Alright, suppose I'm passionate and an expert, and I want to write a blog going into a deep dive about logarithm approximations:

How do I frame it? Is this for a math audience or a programming audience? If for programmers, are we talking about tricks to make it faster on modern x86_64 platforms or when you need to do voodoo on a microcontroller? If for modern x86_64 platforms, is this a short, punchy article empowering people with a new trick? Is it a long, dry article empowering other experts with nitty, gritty details? Do I frame it in terms of some other problem (like randomized, weighted sort for example)? If so, which problem?

All of those are just questions about "what" I intend to write, after I've ostensibly already chosen what to write about using my expert knowledge and opinions. "What" questions aren't the only unknowns which are improved in the face of knowing your audience though. For the content to land successfully you need to know something about who's reading it. Should you use Python/F#/C/Zig/curl-braces-pseudocode/python-pseudocode/JS/... to deliver the examples? Is it worth incorporating the resulting assembly into the article? If targetting programmers, do they have enough of a math background that you can or should include a derivation or two? Is this the sort of audience who would appreciate seeing all the tricks and solutions which _don't_ work?

And so on. Analytics are a powerful tool for ensuring your article will actually be useful to somebody, even predicated on your assumption that the best content is written by passionate experts (a statement I largely agree with) -- and the hidden, implicit assumption that somebody informing their writing decisions with analytics is _not_ acting as a passionate expert for the resulting work (a statement I wholeheartedly disagree with).

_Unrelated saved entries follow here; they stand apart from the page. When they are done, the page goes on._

**config.mk**
```make
export PLATFORM = sky130hd
export DESIGN_NAME = imem_loader
export DESIGN_NICKNAME = d
export VERILOG_FILES = /design/src/rtl/imem_loader.sv
export SDC_FILE = /design/constraint.sdc
export NUM_CORES = 1
export LEC_CHECK = 0
export ABC_AREA = 0
export CORE_AREA = 2 2 104 106
export DETAILED_ROUTE_END_ITERATION = 10
export DIE_AREA = 0 0 106 108
export HOLD_SLACK_MARGIN = 0.05
export PLACE_DENSITY = 0.8
export SYNTH_ARGS = -nofsm -noshare
export SYNTH_HDL_FRONTEND = slang
export SYNTH_SLANG_ARGS = --single-unit
```
**constraint.sdc**
```tcl
create_clock -name clock -period 4.2 [get_ports clock]
set_clock_uncertainty 0.2 [all_clocks]
set_input_delay 0.42 -clock clock [delete_from_list [all_inputs] [get_ports clock]]
set_output_delay 0.42 -clock clock [all_outputs]
set_load 0.02 [all_outputs]
```
**src/rtl/imem_loader.sv**
```systemverilog
// Byte-stream to instruction-memory loader: length-prefixed big-endian words, CPU held in reset until done.
// Optional trailing XOR checksum byte enabled by defining IMEM_LOADER_CHECKSUM_EN.
module imem_loader #(
  parameter int          ADDR_WIDTH = 8,
  parameter logic [31:0] BASE_ADDR  = 32'h0000_0000
) (
  input  logic        clock,
  input  logic        reset_n,
  input  logic        in_valid,
  input  logic [7:0]  in_data,
  output logic        in_ready,
  input  logic        start,
  output logic        mem_write_enable,
  output logic [31:0] mem_address,
  output logic [31:0] mem_write_data,
  output logic        cpu_hold,
  output logic        done,
  output logic        error
);

  typedef enum logic [2:0] {
    S_LEN_HI = 3'd0,
    S_LEN_LO = 3'd1,
    S_DATA   = 3'd2,
    S_WRITE  = 3'd3,
    S_DONE   = 3'd4,
    S_ERROR  = 3'd5
`ifdef IMEM_LOADER_CHECKSUM_EN
    ,S_CHECK = 3'd6
`endif
  } state_t;

  // Where the stream goes once the last word (or an empty image) has been handled.
`ifdef IMEM_LOADER_CHECKSUM_EN
  localparam state_t S_FINAL = S_CHECK;
`else
  localparam state_t S_FINAL = S_DONE;
`endif

  localparam logic [16:0] MAX_WORDS = 17'd1 << ADDR_WIDTH;

  state_t      state_q, state_d;
  logic [16:0] idx_q, idx_d;
  logic [1:0]  cnt_q, cnt_d;
  logic [15:0] len_q, len_d;
  logic [23:0] word_q, word_d;
  logic        mem_we_q, mem_we_d;
  logic [31:0] mem_addr_q, mem_addr_d;
  logic [31:0] mem_wdata_q, mem_wdata_d;
  logic        in_ready_q, in_ready_d;
  logic        cpu_hold_q, cpu_hold_d;
  logic        done_q, done_d;
  logic        error_q, error_d;
`ifdef IMEM_LOADER_CHECKSUM_EN
  logic [7:0]  csum_q, csum_d;
`endif

  logic        accept_s;
  logic [15:0] full_len_s;
  logic [16:0] idx_inc_s;

  assign accept_s   = in_valid && in_ready_q;
  assign full_len_s = {len_q[15:8], in_data};
  assign idx_inc_s  = idx_q + 17'd1;

  function automatic logic ready_of(input state_t s);
    logic r;
    case (s)
      S_LEN_HI, S_LEN_LO, S_DATA: r = 1'b1;
`ifdef IMEM_LOADER_CHECKSUM_EN
      S_CHECK:                    r = 1'b1;
`endif
      default:                    r = 1'b0;
    endcase
    return r;
  endfunction

  // Next-state and next-output computation; outputs are derived from the next state so they register cleanly.
  always_comb begin
    state_d     = state_q;
    idx_d       = idx_q;
    cnt_d       = cnt_q;
    len_d       = len_q;
    word_d      = word_q;
    mem_we_d    = 1'b0;
    mem_addr_d  = mem_addr_q;
    mem_wdata_d = mem_wdata_q;
`ifdef IMEM_LOADER_CHECKSUM_EN
    if (accept_s) begin
      csum_d = csum_q ^ in_data;
    end else begin
      csum_d = csum_q;
    end
`endif
    case (state_q)
      S_LEN_HI: begin
        if (accept_s) begin
          len_d[15:8] = in_data;
          state_d     = S_LEN_LO;
        end else begin
          state_d = S_LEN_HI;
        end
      end
      S_LEN_LO: begin
        if (accept_s) begin
          len_d = full_len_s;
          if (full_len_s == 16'd0) begin
            state_d = S_FINAL;
          end else if ({1'b0, full_len_s} > MAX_WORDS) begin
            state_d = S_ERROR;
          end else begin
            state_d = S_DATA;
          end
        end else begin
          state_d = S_LEN_LO;
        end
      end
      S_DATA: begin
        if (accept_s) begin
          word_d = {word_q[15:0], in_data};
          cnt_d  = cnt_q + 2'd1;
          if (cnt_q == 2'd3) begin
            mem_we_d    = 1'b1;
            mem_wdata_d = {word_q, in_data};
            mem_addr_d  = BASE_ADDR + {13'd0, idx_q, 2'b00};
            state_d     = S_WRITE;
          end else begin
            state_d = S_DATA;
          end
        end else begin
          state_d = S_DATA;
        end
      end
      S_WRITE: begin
        idx_d = idx_inc_s;
        if (idx_inc_s == {1'b0, len_q}) begin
          state_d = S_FINAL;
        end else begin
          state_d = S_DATA;
        end
      end
`ifdef IMEM_LOADER_CHECKSUM_EN
      S_CHECK: begin
        if (accept_s) begin
          if (in_data == csum_q) begin
            state_d = S_DONE;
          end else begin
            state_d = S_ERROR;
          end
        end else begin
          state_d = S_CHECK;
        end
      end
`endif
      S_DONE: begin
        if (start) begin
          state_d = S_LEN_HI;
          idx_d   = 17'd0;
          cnt_d   = 2'd0;
          len_d   = 16'd0;
`ifdef IMEM_LOADER_CHECKSUM_EN
          csum_d  = 8'd0;
`endif
        end else begin
          state_d = S_DONE;
        end
      end
      S_ERROR: state_d = S_ERROR;
      default: state_d = S_ERROR;
    endcase
    in_ready_d = ready_of(state_d);
    cpu_hold_d = (state_d != S_DONE);
    done_d     = (state_d == S_DONE);
    error_d    = (state_d == S_ERROR);
  end

  // State and registered-output flops.
  always_ff @(posedge clock or negedge reset_n) begin
    if (!reset_n) begin
      state_q     <= S_LEN_HI;
      idx_q       <= 17'd0;
      cnt_q       <= 2'd0;
      len_q       <= 16'd0;
      word_q      <= 24'd0;
      mem_we_q    <= 1'b0;
      mem_addr_q  <= 32'd0;
      mem_wdata_q <= 32'd0;
      in_ready_q  <= 1'b1;
      cpu_hold_q  <= 1'b1;
      done_q      <= 1'b0;
      error_q     <= 1'b0;
`ifdef IMEM_LOADER_CHECKSUM_EN
      csum_q      <= 8'd0;
`endif
    end else begin
      state_q     <= state_d;
      idx_q       <= idx_d;
      cnt_q       <= cnt_d;
      len_q       <= len_d;
      word_q      <= word_d;
      mem_we_q    <= mem_we_d;
      mem_addr_q  <= mem_addr_d;
      mem_wdata_q <= mem_wdata_d;
      in_ready_q  <= in_ready_d;
      cpu_hold_q  <= cpu_hold_d;
      done_q      <= done_d;
      error_q     <= error_d;
`ifdef IMEM_LOADER_CHECKSUM_EN
      csum_q      <= csum_d;
`endif
    end
  end

  assign in_ready         = in_ready_q;
  assign mem_write_enable = mem_we_q;
  assign mem_address      = mem_addr_q;
  assign mem_write_data   = mem_wdata_q;
  assign cpu_hold         = cpu_hold_q;
  assign done             = done_q;
  assign error            = error_q;

endmodule

```
==> flow_metrics.py, run 1 <==
metrics = {
    "drt": {
        "first_pass_iters": 5,
        "routed_wirelength_um": 13200,
        "antenna_left": 0,
        "routed_via_density": 5.54,
        "route.detailed.drc": 0,
        "detail_route.wl_per_cell_um": 16.2,
        "vias": 4503,
        "initialDrtViolationCount": 411,
    },
    "floorplanning": {
        "die_h_um": 108,
        "ios": 81,
        "core_area_sq_um": 10200,
        "fp.dieArea_sq_um": 11400,
        "rows": 37,
        "start_util_pct": 54.6,
        "die_w_um": 106,
    },
    "yosys": {
        "synth_compound_area_share_pct": 10.7,
        "synthMuxAreaShare_pct": 2.19,
        "yosysSeqAreaShare_pct": 52.0,
        "synthArstFlopShare_pct": 100,
        "synthAdderAreaFrac_pct": 0.448,
        "synthFlopType": "dfrtp_1",
        "synth_area_per_cell_sq_um": 9.21,
        "ys_seq_elements": 116,
        "ys_warn_count": 0,
        "syn_area_sq_um": 5590,
        "yosys.area_share.simple_pct": 26.5,
        "synth-xor-area-share_pct": 2.35,
        "synth-edff-count": 0,
        "synth_cells": 607,
        "synth_top_family_by_area": "simple AND/OR/NAND/NOR gates",
        "synth_cell_type_count": 67,
    },
    "cts": {
        "cts_hold_buf": 1,
        "cts-root-buf": "clkbuf_8",
        "clkTransAtPathRegs_ns": 0.06,
        "clk_latency_ns": 0.52,
        "clock-sinks": 116,
        "cts_buffers": 17,
        "cts_resized": 0,
        "cts_max_path_buffers": 2,
        "cts_tree": "done",
        "htree_levels": 4,
        "post_cts_buffers": 0,
    },
    "setup_path": {
        "start_kind": "flip-flop",
        "cp.arrival_ns": 3.16,
        "required_ns": 4.46,
        "critical_path.max_fanout": 11,
        "cp-end-kind": "flip-flop",
        "reg2reg_depth": 7,
        "path_class": "flip-flop to flip-flop",
    },
    "global_route": {
        "overflow": 0,
        "grt_pass1_vias": 4308,
        "grt_pass1_wl_um": 22000,
        "grt_max_degree": 68,
        "grtUsageTotal_pct": 24.9,
        "antenna_found_initial": 0,
    },
    "worst_hold_path": {
        "hold_depth": 2,
        "min_path_type": "flip-flop to flip-flop",
    },
    "cells_and_area": {
        "layout.nets": 679,
        "area_growth_pct": 22.1,
        "drive_gt1_share_pct": 9.75,
        "num_antenna_cells": 0,
        "final_cell_count_no_fill": 813,
        "fillCellCount": 813,
    },
    "timing": {
        "final-setup-viol-count": 0,
        "finalHoldViolations": 0,
        "maxSlewViolCount": 0,
        "fin_ws_ns": 1.29,
        "slew-limit-headroom_pct": 40.8,
        "max_freq_ghz": 0.344,
        "worstMarginPinSlew_ns": 0.882,
        "finalSetupTns_ns": 0,
        "fin_crit_ns": 2.91,
        "period_share_pct": 69.3,
        "rsz0062_at_grt": "no",
    },
    "run": {
        "cap_viol_max_count": 0,
    },
    "pwr": {
        "ir_drop_mv": 0.251,
        "power_density_nw_per_um2": 378,
        "p_leak_nw": 3.31,
    },
    "placed_design": {
        "dp.cells": 781,
        "place_hpwl_um": 8800,
        "portBuffers": 65,
        "dp_slack_ns": 1.17,
        "place.gp.congestion": 0.926,
    },
    "status": {
        "status": "finished clean",
    },
}
sequential cells by signal (all words and copies together), names as in the netlist:
register	count
done	1
len_q	16
mem_write_enable	1
word_q	24
error	1
state_q	3
cnt_q	2
mem_write_data	32
cpu_hold	1
idx_q	17
in_ready	1
mem_address	17
stage by stage:
stage	hold WS [ns]	total power, mW	cell area [sq um]	utilization (%)
detailed placement	0.262	1.19	6230	60.9
global placement	0.258	1.19	6230	60.9
floorplan	-0.0756	1.16	5640	-
CTS	0.277	2.59	6820	66.7
global route	0.297	2.65	6820	66.7
finish	0.271	2.57	6820	66.7
path summary, 6_finish.rpt:
check	start	endpoint	slack, ns
max in group asynchronous	reset_n	word_q[22]$_DFFE_PN0P_	2.53
hold / removal	mem_write_data[14]$_DFFE_PN0P_	mem_write_data[14]$_DFFE_PN0P_	0.27
setup reg to reg	idx_q[2]$_DFFE_PN0P_	error$_DFF_PN0_	1.29
setup / recovery	idx_q[2]$_DFFE_PN0P_	error$_DFF_PN0_	1.29
hold reg to reg	mem_write_data[14]$_DFFE_PN0P_	mem_write_data[14]$_DFFE_PN0P_	0.27
min in group asynchronous	reset_n	mem_write_data[9]$_DFFE_PN0P_	0.35
cell families (layout without fill, tap and decap cells):
kind of cell	Yosys count	in the layout
simple gates	319	319
fa+ha+maj	2	2
flops	116	116
buf+inv	58	114
compound gates	85	85
xor+xnor	15	15
mux	11	11
other cells	1	15
worst max-delay path: stages, from the launching register on:
cell and delay, ns:
dfrtp_1 0.54, nand3_2 0.32, o31a_1 0.35, a2111oi_0 0.50, and4bb_2 0.33, nand4_2 0.18, o31ai_4 0.26, and2_1 0.16
placed cells by master, fill, tap and decap left out, types with 4 or more instances in the layout:
cell,synthesis,final
nor3_1,9,9
nand4_1,4,4
o31ai_1,7,7
mux2_2,10,10
a21oi_1,8,8
clkbuf_16,0,16
clkinv_2,0,4
nand2_1,231,230
and4_1,4,4
nand3_1,13,13
xnor2_1,8,8
o21ai_0,32,32
inv_1,8,8
nor4_1,6,6
a22o_1,8,8
buf_4,18,9
dfrtp_1,114,114
nand2b_1,7,7
nor2_1,19,19
clkdlybuf4s50_1,0,64
xor2_1,7,7
conb_1,1,15
power by group:
part | leakage (nW) | internal (mW) | switching (mW)
clock network | 0.277 | 0.898 | 0.504
logic | 1.52 | 0.0114 | 0.0431
registers | 1.51 | 1.12 | 0
cell usage after synthesis, drive strengths merged, types with 2 or more instances:
cell,n,share of area [%]
buf,28,3.7
nor3b,3,0.40
nand2b,7,0.78
dfstp,2,0.94
or3,2,0.22
a31oi,2,0.22
a21oi,8,0.72
nand4,8,1.8
nor2,19,1.3
a2111oi,2,0.65
nor4,9,1.7
o21ai,35,3.1
a22o,8,1.3
o221ai,2,0.31
nand3,14,1.3
a221oi,2,0.43
mux2,10,2.0
o211ai,3,0.40
a211oi,2,0.27
clkbuf,21,1.4
nor3,9,0.81
inv,8,0.54
xor2,7,1.1
o31ai,8,1.3
a22oi,2,0.27
dfrtp,114,51
xnor2,8,1.3
nor4b,2,0.58
and4,4,0.63
nand2,231,16
ha,2,0.45
and2,3,0.34
nor2b,2,0.22
metal layers:
metal / vias up / global-route usage (%) / routed length (um)
met5: - / 0 / 0
met2: 179 / 40.2 / 6170
met4: 0 / 11.2 / 345
met1: 2164 / 33.1 / 5930
met3: 28 / 4.64 / 717
li1: 2132 / - / -
final cells by class:
| type | count | area, sq um | area share, % |
|---|---|---|---|
| Timing Repair Buffer | 74 | 718 | 10.5 |
| Clock inverter | 13 | 159 | 2.33 |
| Tap cell | 136 | 170 | 2.49 |
| Clock buffer | 18 | 418 | 6.13 |
| Multi-Input combinational cell | 447 | 2420 | 35.4 |
| Inverter | 9 | 33.8 | 0.495 |
| Sequential cell | 116 | 2910 | 42.6 |
(Power assumes the default switching activity.)
==> run 2, diff against run 1 <==
- CORE_AREA: 2 2 104 106 -> 2 2 110 112
- DIE_AREA: 0 0 106 108 -> 0 0 112 114
- PLACE_DENSITY: 0.8 -> 0.75
- clock period: 4.2 -> 2.3 ns (I/O delays scaled with it)
==> run 2 against run 1 <==
Net effect:
- the flow now finishes with violations (negative setup slack)
- critical path depth up 2
- register-to-register slack worse by 1.4 ns
- routed wire length up 15%
- total power is 94% higher
- critical endpoint is now state_q[1]$_DFF_PN0_
- highest routed layer unchanged
==> flow_metrics.py, run 2 (synthesis gave the netlist of run 1 again) <==
metrics = {
    "setup_path": {
        "critical_path.max_fanout": 6,
        "path_class": "flip-flop to flip-flop",
        "required_ns": 2.38,
        "cp-end-kind": "flip-flop",
        "cp.arrival_ns": 2.53,
        "start_kind": "flip-flop",
    },
    "global_route": {
        "antenna_found_initial": 0,
        "grt_pass1_wl_um": 25000,
        "overflow": 0,
        "grt_pass1_vias": 4898,
        "grt_max_degree": 50,
        "grtUsageTotal_pct": 24.8,
    },
    "run": {
        "cap_viol_max_count": 0,
    },
    "floorplanning": {
        "die_h_um": 114,
        "ios": 81,
        "rows": 40,
        "die_w_um": 112,
        "core_area_sq_um": 11700,
        "start_util_pct": 47.7,
        "fp.dieArea_sq_um": 12800,
    },
    "worst_hold_path": {
        "min_path_type": "input pin to async pin",
    },
    "timing": {
        "max_freq_ghz": 0.407,
        "final-setup-viol-count": 6,
        "worstMarginPinSlew_ns": 0.634,
        "slew-limit-headroom_pct": 57.7,
        "maxSlewViolCount": 0,
        "fin_crit_ns": 2.46,
        "period_share_pct": 107,
        "finalHoldViolations": 0,
        "fin_ws_ns": -0.156,
        "rsz0062_at_grt": "yes",
    },
    "cts": {
        "clock-sinks": 116,
        "clk_latency_ns": 0.41,
        "cts_max_path_buffers": 2,
        "cts-root-buf": "clkbuf_16",
        "cts_buffers": 17,
        "cts_tree": "done",
        "htree_levels": 4,
        "clkTransAtPathRegs_ns": 0.06,
    },
    "drt": {
        "detail_route.wl_per_cell_um": 16.6,
        "vias": 4921,
        "routed_via_density": 5.41,
        "route.detailed.drc": 0,
        "first_pass_iters": 5,
        "antenna_left": 0,
        "initialDrtViolationCount": 363,
        "routed_wirelength_um": 15100,
    },
    "cells_and_area": {
        "layout.nets": 763,
        "final_common_cell": "nand2_1",
        "final_cell_count_no_fill": 909,
        "final_cell_mix": "nand2_1, dfrtp_1, buf_4",
        "drive_gt1_share_pct": 24.4,
        "area_growth_pct": 39.7,
        "num_antenna_cells": 0,
        "largest_register_ffs": 32,
    },
    "status": {
        "violations": "negative setup slack",
        "status": "finished, violations left",
    },
    "pwr": {
        "p_leak_nw": 3.81,
        "power_density_nw_per_um2": 641,
        "finalPower_mw": 5.01,
        "ir_drop_mv": 0.424,
    },
    "placed_design": {
        "dp.cells": 859,
        "portBuffers": 65,
        "place_hpwl_um": 10200,
        "place.gp.congestion": 0.945,
    },
}
[run 2: changes by cell type in the layout (fill, tap and decap cells not counted), sizes merged]
cell | previous run | this run
buf | 9 | 93
clkinv | 6 | 2
inv | 10 | 12
bufinv | 3 | 4
clkbuf | 18 | 19
clkinvlp | 3 | 4
[run 2: per-stage QoR]
stage	setup slack (ns)	util, %	TNS [ns]	hold slack, ns	instance area (sq um)
finish	-0.156	66.7	-0.630	0.181	7810
global route	-0.261	66.7	-1.30	0.239	7810
floorplan	0.0105	-	0	-0.266	5660
detailed placement	-0.251	57.9	-1.19	0.0886	6780
CTS	-0.137	66.0	-0.502	0.196	7730
global placement	-0.215	57.9	-0.868	0.0776	6780
[run 2: critical path, stage by stage (launching register included)]
cell and delay (ns):
dfrtp_2 0.45, buf_4 0.18, xor2_1 0.19, nor4b_1 0.35
a221oi_2 0.06, and4bb_2 0.36, nand4_4 0.15, buf_4 0.18
nor2_1 0.13, a211oi_2 0.06
[run 2: routing by layer]
metal  global-route usage, %  up-vias  routed length, um
met5                       0        -                  0
met3                    4.94       27                957
met4                    10.3        0                320
met1                    34.1     2391               6500
li1                        -     2306                  -
met2                    38.8      197               7340
[run 2: worst paths after layout]
kind | cells past startpoint | end | slack (ns) | from
max in group asynchronous | 3 | idx_q[10]$_DFFE_PN0P_ | 0.98 | reset_n
setup / recovery | 9 | state_q[1]$_DFF_PN0_ | -0.16 | idx_q[5]$_DFFE_PN0P_
hold / removal | 2 | word_q[17]$_DFFE_PN0P_ | 0.18 | reset_n
setup reg to reg | 9 | state_q[1]$_DFF_PN0_ | -0.16 | idx_q[5]$_DFFE_PN0P_
hold reg to reg | 2 | mem_address[3]$_DFFE_PN0P_ | 0.27 | mem_address[3]$_DFFE_PN0P_
min in group clock | 2 | mem_address[3]$_DFFE_PN0P_ | 0.27 | mem_address[3]$_DFFE_PN0P_
[run 2: cell type report]
class / instances / area, sq um
clock buffer: 19 / 453
multi-input combinational: 447 / 2620
fill: 908 / 3900
inverter: 9 / 33.8
sequential: 116 / 2920
tap: 147 / 184
timing repair buffer: 158 / 1400
clock inverter: 13 / 194
[run 2: power by group]
group | switching, mW | internal (mW) | leakage [nW]
registers | 0 | 2.04 | 1.50
logic | 0.0815 | 0.0330 | 2.00
clock network | 0.967 | 1.88 | 0.303
[run 2: what timing repair did]
item,CTS,global route
pin swaps,19,8
endpoints found under the setup margin,6,6
buffers inserted,16,2
endpoints found under the hold margin,46,0
resized for setup,39,11
hold buffers,1,0
gates cloned,0,0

Diving slightly into that point of disagreement, my niche isn't logarithm approximations; it's using a wealth of math, old-school ML, and low-level CPU knowledge to push computers well past their ordinary limits. I don't have near enough time to write. When I do find time, what should I write about? I'm a passionate expert about a lot of things if our yardstick is the length of a blog post, and I don't have time to write about all of them. If I were to write that logarithm article in today's world I might instead write its dual, fast approximate softmax, signalling some sort of expertise to the "AI" people. Or not. Unless I know who's reading my stuff I only have the vaguest of inklings about the specific topics people might find interesting.

In my mind at least, that choice isn't pandering in the same way as the least-common-denominator drivel being shovel-fed on LinkedIn. I still have my own unique ideas and unique takes on those ideas. You can imagine a Venn diagram of the things I'd like to write about and the things the hive mind wants to consume. I'm definitely biased in that I'll pander to the intersection of those two things, but I think your complaint is about people who exit their own bubble completely.